In our study, when we looked at the change of FAZ, SCP-VD, DCP-VD values according to age groups, we found significant differences. In groups 1 and 2, we consistently found that VDs in all deep parafoveal regions were higher in girls. In all age groups, the FAZ value was higher in girls (statistically significant for groups 1, 3, and 4), and SPD and DPD values were higher in boys (statistically significant for SPD in groups 1 and 2, for DPD in groups 1 and 3). Changes related to sex are not significant, except for the FAZ area in adolescents aged 15–18 years. Although the difference between the parameters in boys and girls disappears with the increase of age, we have seen that the rate of development in different layers is different in the development process. Similarly, in two different OCTA studies conducted with healthy children [16, 17], DFD and SPD values were found to be significantly higher in boys and FAZ values in girls, but no sex difference was observed in parafoveal densities. In another study [19], it was shown that there was no difference between the sexes in terms of FAZ, SCP-VD, DCP-VD, and RPC-VD values in children, whereas another study [18] found higher SCP perfusion density values in boys. However, the parameters that were evaluated according to sex were not classified according to age groups in any of these studies, unlike our study. The different results obtained in the studies may be due to the different measurement techniques used and the different ethnicities of the participants. In this study, 3 × 3-mm macular scanning was performed, and in some studies, 6 × 6-mm macular scanning was used. In our study, these changes in vascular density, which were more pronounced in girls than in boys, might be due to hormonal factors. We cannot explain the increase observed in deep parafoveal vascular densities in girls compared with boys found in younger age groups. Containing estrogen receptors of the ocular tissues may have been effective. Future studies may clarify the role of these receptors or other possible influencing factors on retinal microvascular structures.

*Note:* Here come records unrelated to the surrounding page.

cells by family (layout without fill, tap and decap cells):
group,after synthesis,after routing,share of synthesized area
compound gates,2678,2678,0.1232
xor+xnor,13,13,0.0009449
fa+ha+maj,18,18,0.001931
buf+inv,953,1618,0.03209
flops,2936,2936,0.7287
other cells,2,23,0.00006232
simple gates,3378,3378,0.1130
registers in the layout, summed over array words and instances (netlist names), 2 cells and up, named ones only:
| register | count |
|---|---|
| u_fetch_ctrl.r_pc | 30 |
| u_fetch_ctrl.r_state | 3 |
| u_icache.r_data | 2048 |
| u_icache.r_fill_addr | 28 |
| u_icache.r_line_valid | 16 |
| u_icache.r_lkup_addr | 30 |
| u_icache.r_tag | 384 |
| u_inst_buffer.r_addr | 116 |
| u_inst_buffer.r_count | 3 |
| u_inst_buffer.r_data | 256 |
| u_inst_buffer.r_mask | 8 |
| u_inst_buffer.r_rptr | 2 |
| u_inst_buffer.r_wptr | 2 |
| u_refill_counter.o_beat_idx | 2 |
--- config.mk ---
export PLATFORM = sky130hd
export DESIGN_NAME = fetchStage
export DESIGN_NICKNAME = d
export VERILOG_FILES = /design/src/logic/fetchPkg.sv /design/src/logic/programCounter.sv /design/src/logic/instrMemory.sv /design/src/logic/controlDecoder.sv /design/src/logic/hazardDetect.sv /design/src/logic/fetchStage.sv
export VERILOG_INCLUDE_DIRS = /design/src /design/src/logic
export SDC_FILE = /design/constraint.sdc
export NUM_CORES = 2
export LEC_CHECK = 0
export ABC_AREA = 1
export BUFFER_PORTS_ARGS = -buffer_cell sky130_fd_sc_hd__buf_2
export CORE_ASPECT_RATIO = 1.2
export CORE_MARGIN = 1.5
export CORE_UTILIZATION = 35
export CTS_CLUSTER_SIZE = 12
export DETAILED_ROUTE_END_ITERATION = 10
export GPL_TIMING_DRIVEN = 1
export SETUP_SLACK_MARGIN = 0.4
export SYNTH_ARGS = -nofsm -noshare
export SYNTH_HDL_FRONTEND = slang
export SYNTH_SLANG_ARGS = --single-unit
export TNS_END_PERCENT = 1
--- constraint.sdc ---
create_clock -name clk -period 5.3 [get_ports clk]
set_input_delay 1.06 -clock clk [delete_from_list [all_inputs] [get_ports clk]]
set_output_delay 1.06 -clock clk [all_outputs]
set_load 0.005 [all_outputs]
--- src/logic/fetch_consts.svh ---
// Opcode, NOP word and memory size macros, included by the fetch RTL and the bench
`ifndef FETCH_CONSTS_SVH
`define FETCH_CONSTS_SVH

`define OP_HALT   5'b00000
`define OP_NOP    5'b00001
`define OP_J      5'b00100
`define OP_JR     5'b00101
`define OP_JAL    5'b00110
`define OP_ADDI   5'b01000
`define OP_BEQZ   5'b01100
`define OP_ST     5'b10000
`define OP_LD     5'b10001
`define OP_ALU    5'b11011

`define NOP_WORD  16'h0800

// immSel encodings
`define IMM_NONE  2'd0
`define IMM_5     2'd1
`define IMM_8     2'd2
`define IMM_11    2'd3

`define IMEM_WORDS     128
`define IMEM_ADDR_BITS 7
`endif

--- src/logic/fetchPkg.sv ---
// Instruction word views and control bundle type, shared by the fetch RTL and its bench
package fetchPkg;

    // Register format, ALU and compare operations
    typedef struct packed {
        logic [4:0] opcode;
        logic [2:0] rs;
        logic [2:0] rt;
        logic [2:0] rd;
        logic [1:0] funct;
    } rFormat;

    // Immediate format, loads, stores and ADDI
    typedef struct packed {
        logic [4:0] opcode;
        logic [2:0] rs;
        logic [2:0] rd;
        logic [4:0] imm;
    } iFormat;

    typedef union packed {
        rFormat rForm;
        iFormat iForm;
    } instrWord;

    typedef struct packed {
        logic       regWrite;
        logic [2:0] writeRegAddr;
        logic       memEnable;
        logic       memWr;
        logic       val2Reg;       // Load result goes to register
        logic       aluSel;        // Immediate as ALU operand B
        logic [1:0] immSel;        // See IMM_* encodings
        logic       linkReg;
        logic       branchFlag;
        logic       jumpFlag;
        logic       regJmp;
        logic       halt;
        logic       ctrlErr;
        logic       valid;
    } ctrlBundle;

endpackage

--- src/logic/programCounter.sv ---
// Program counter register with halt, stall, redirect and register-jump selection
module programCounter (
    input  logic        clk,
    input  logic        reset,
    input  logic        halt,
    input  logic        stall,
    input  logic        pcSel,
    input  logic        regJmp,
    input  logic [15:0] branchTarget,
    input  logic [15:0] regData,
    input  logic [7:0]  jumpImm,
    output logic [15:0] pc
);

    logic [15:0] jumpOffset;
    logic [15:0] jumpAddr;
    logic [15:0] seqAddr;
    logic [15:0] nextPc;

    // JR target is rs plus sign-extended 8-bit immediate
    assign jumpOffset = {{8{jumpImm[7]}}, jumpImm};
    assign jumpAddr   = regData + jumpOffset;

    // Sequential fetch stays inside the 256-byte window
    assign seqAddr = {8'h00, pc[7:0] + 8'd2};

    always_comb begin
        if (halt) begin
            nextPc = pc;                                  // Parked until reset
        end else if (stall) begin
            nextPc = pc;                                  // Load-use bubble
        end else if (pcSel) begin
            nextPc = {branchTarget[15:1], 1'b0};
        end else if (regJmp) begin
            nextPc = {jumpAddr[15:1], 1'b0};
        end else begin
            nextPc = seqAddr;
        end
    end

    always_ff @(posedge clk) begin
        if (reset) begin
            pc <= 16'h0000;
        end else begin
            pc <= nextPc;
        end
    end

    // Word alignment must survive every load path
    pcAligned: assert property (@(posedge clk) disable iff (reset) pc[0] == 1'b0)
        else $error("pc not halfword aligned: %h", pc);

endmodule

--- src/logic/instrMemory.sv ---
// Word-addressed instruction store, written by the bench and read combinationally by fetch
`include "fetch_consts.svh"

module instrMemory (
    input  logic                           clk,
    input  logic                           writeEn,
    input  logic [`IMEM_ADDR_BITS-1:0]     writeAddr,
    input  logic [`IMEM_ADDR_BITS-1:0]     readAddr,
    input  logic [15:0]                    writeData,
    output fetchPkg::instrWord             readData
);

    import fetchPkg::*;

    instrWord memArray [`IMEM_WORDS];

    // Loaded while the core is held in reset
    always_ff @(posedge clk) begin
        if (writeEn) begin
            memArray[writeAddr] <= writeData;
        end
    end

    // Fetch sees the word in the same cycle
    assign readData = memArray[readAddr];

endmodule

--- src/logic/controlDecoder.sv ---
// Opcode decoder producing the control bundle and destination register for one instruction
`include "fetch_consts.svh"

module controlDecoder (
    input  fetchPkg::instrWord  instr,
    output fetchPkg::ctrlBundle ctrl
);

    import fetchPkg::*;

    // Destination register source
    localparam logic [1:0] destRs   = 2'd0;
    localparam logic [1:0] destRdR  = 2'd1;
    localparam logic [1:0] destLink = 2'd2;
    localparam logic [1:0] destRdI  = 2'd3;

    logic [1:0] destSel;
    logic [2:0] selAddr;

    always_comb begin
        ctrl    = '0;
        destSel = destRs;
        ctrl.valid = 1'b1;

        case (instr.rForm.opcode)
            `OP_HALT: ctrl.halt = 1'b1;
            `OP_NOP: ;                                    // Valid, nothing else
            `OP_ADDI: begin
                ctrl.regWrite = 1'b1;
                ctrl.aluSel   = 1'b1;
                ctrl.immSel   = `IMM_5;
                destSel       = destRdI;
            end
            `OP_ST: begin
                ctrl.memEnable = 1'b1;
                ctrl.memWr     = 1'b1;
                ctrl.aluSel    = 1'b1;                    // Address is rs + imm
                ctrl.immSel    = `IMM_5;
            end
            `OP_LD: begin
                ctrl.memEnable = 1'b1;
                ctrl.regWrite  = 1'b1;
                ctrl.val2Reg   = 1'b1;
                ctrl.aluSel    = 1'b1;
                ctrl.immSel    = `IMM_5;
                destSel        = destRdI;
            end
            `OP_ALU: begin
                ctrl.regWrite = 1'b1;
                destSel       = destRdR;
            end
            `OP_BEQZ: begin
                ctrl.branchFlag = 1'b1;                   // Resolved downstream
                ctrl.immSel     = `IMM_8;
            end
            `OP_J: begin
                ctrl.jumpFlag = 1'b1;
                ctrl.immSel   = `IMM_11;
            end
            `OP_JR: begin
                ctrl.regJmp = 1'b1;
                ctrl.immSel = `IMM_8;
            end
            `OP_JAL: begin
                ctrl.jumpFlag = 1'b1;
                ctrl.regWrite = 1'b1;
                ctrl.linkReg  = 1'b1;
                ctrl.immSel   = `IMM_11;
                destSel       = destLink;
            end
            default: begin
                ctrl.ctrlErr = 1'b1;                      // Illegal opcode
                ctrl.valid   = 1'b0;
            end
        endcase

        case (destSel)
            destRdR:  selAddr = instr.rForm.rd;
            destLink: selAddr = 3'd7;                     // Return address in R7
            destRdI:  selAddr = instr.iForm.rd;
            default:  selAddr = instr.rForm.rs;
        endcase

        // Only writers carry a destination
        ctrl.writeRegAddr = ctrl.regWrite ? selAddr : 3'b000;

        assert (!ctrl.memWr || ctrl.memEnable)
            else $error("store without memory enable, opcode %b", instr.rForm.opcode);
    end

endmodule
$ cat src/rtl/axi_read_channel.sv
`timescale 1ns/1ns

module axi_read_channel
  import axi_mem_pkg::*;
(
  input  logic                       clock,
  input  logic                       reset_n,
  // AR channel
  input  logic                       ar_valid_i,
  output logic                       ar_ready_o,
  input  logic [AXI_ADDR_WIDTH-1:0]  ar_addr_i,
  // R channel
  output logic                       r_valid_o,
  input  logic                       r_ready_i,
  output logic [AXI_DATA_WIDTH-1:0]  r_data_o,
  output logic [1:0]                 r_resp_o,
  output logic                       r_last_o,
  // window decode
  output logic [AXI_ADDR_WIDTH-1:0]  rd_addr_o,
  input  logic                       rd_hit_i,
  // memory read port
  output logic                       mem_re_o,
  output logic [MEM_INDEX_WIDTH-1:0] mem_ridx_o,
  input  logic [AXI_DATA_WIDTH-1:0]  mem_rdata_i
);

  // fsm, low is idle and high is respond
  logic respond_q;
  // hit result captured with the AR handshake
  logic hit_q;

  logic ar_hs;
  logic r_hs;

  // accept a new address only when nothing is pending
  assign ar_ready_o = ~respond_q;
  assign r_valid_o  = respond_q;

  assign ar_hs = ar_valid_i & ar_ready_o;
  assign r_hs  = r_valid_o & r_ready_i;

  // address goes straight to the decoder
  assign rd_addr_o = ar_addr_i;

  // launch the bank read in the handshake cycle
  // data lands one edge later, together with r_valid
  assign mem_re_o   = ar_hs & rd_hit_i;
  assign mem_ridx_o = ar_addr_i[WINDOW_LSB-1:WINDOW_LSB-MEM_INDEX_WIDTH];

  always_ff @(posedge clock) begin
    if (!reset_n) begin
      respond_q <= 1'b0;
    end else if (ar_hs) begin
      respond_q <= 1'b1;
    end else if (r_hs) begin
      respond_q <= 1'b0;
    end
  end

  always_ff @(posedge clock) begin
    if (ar_hs) begin
      hit_q <= rd_hit_i;
    end
  end

  // bank output only changes on a new read, so it holds
  // through any stall on r_ready
  assign r_data_o = hit_q ? mem_rdata_i : '0;
  assign r_resp_o = hit_q ? RESP_OKAY : RESP_DECERR;

  // single beat per transaction
  assign r_last_o = respond_q;

endmodule
[src/rtl/axi_mem_pkg.sv]
package axi_mem_pkg;

  // bus widths
  localparam int AXI_ADDR_WIDTH = 32;
  localparam int AXI_DATA_WIDTH = 64;
  localparam int AXI_STRB_WIDTH = AXI_DATA_WIDTH / 8;

  // on-chip bank geometry, 2 KiB of 64-bit words
  localparam int MEM_DEPTH       = 256;
  localparam int MEM_INDEX_WIDTH = 8;

  // window compare starts right above the word index
  // word index is address bits 10..3
  localparam int WINDOW_LSB = 11;

  // window base out of reset
  localparam logic [AXI_ADDR_WIDTH-1:0] RESET_WINDOW_BASE = 32'h8000_0000;

  // AXI response codes
  localparam logic [1:0] RESP_OKAY   = 2'b00;
  localparam logic [1:0] RESP_SLVERR = 2'b10;
  localparam logic [1:0] RESP_DECERR = 2'b11;

  // configuration register select
  localparam logic CFG_SEL_BASE = 1'b0;
  localparam logic CFG_SEL_CTRL = 1'b1;

  // control register layout
  typedef struct packed {
    logic [30:0] reserved;
    logic        write_lock;
  } cfg_ctrl_t;

  // one config data word, two readings of it
  // base select uses the whole word as an address
  // ctrl select only looks at the lock bit
  typedef union packed {
    logic [AXI_ADDR_WIDTH-1:0] as_base;
    cfg_ctrl_t                 as_ctrl;
  } cfg_word_u;

endpackage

Our study had some limitations. Children aged under 7 years could not be included in the study due to their low cooperation. This study was conducted on the Turkish population and the results and normal range may vary for other ethnic groups.

Studies with larger numbers of patients and groups with ethnic heterogeneity may contribute more to the determination of normative FAZ, macula, and optic disk vessel densities in children. As a result, the FAZ, SCP-VD, DCP-VD, RPC-VD, and pRNFL values we obtained using OCTA were important in terms of determining normative values and reference ranges according to age in children. These will help to detect pathologic changes in the evaluation of retinal disorders and the ocular reflection of systemic diseases.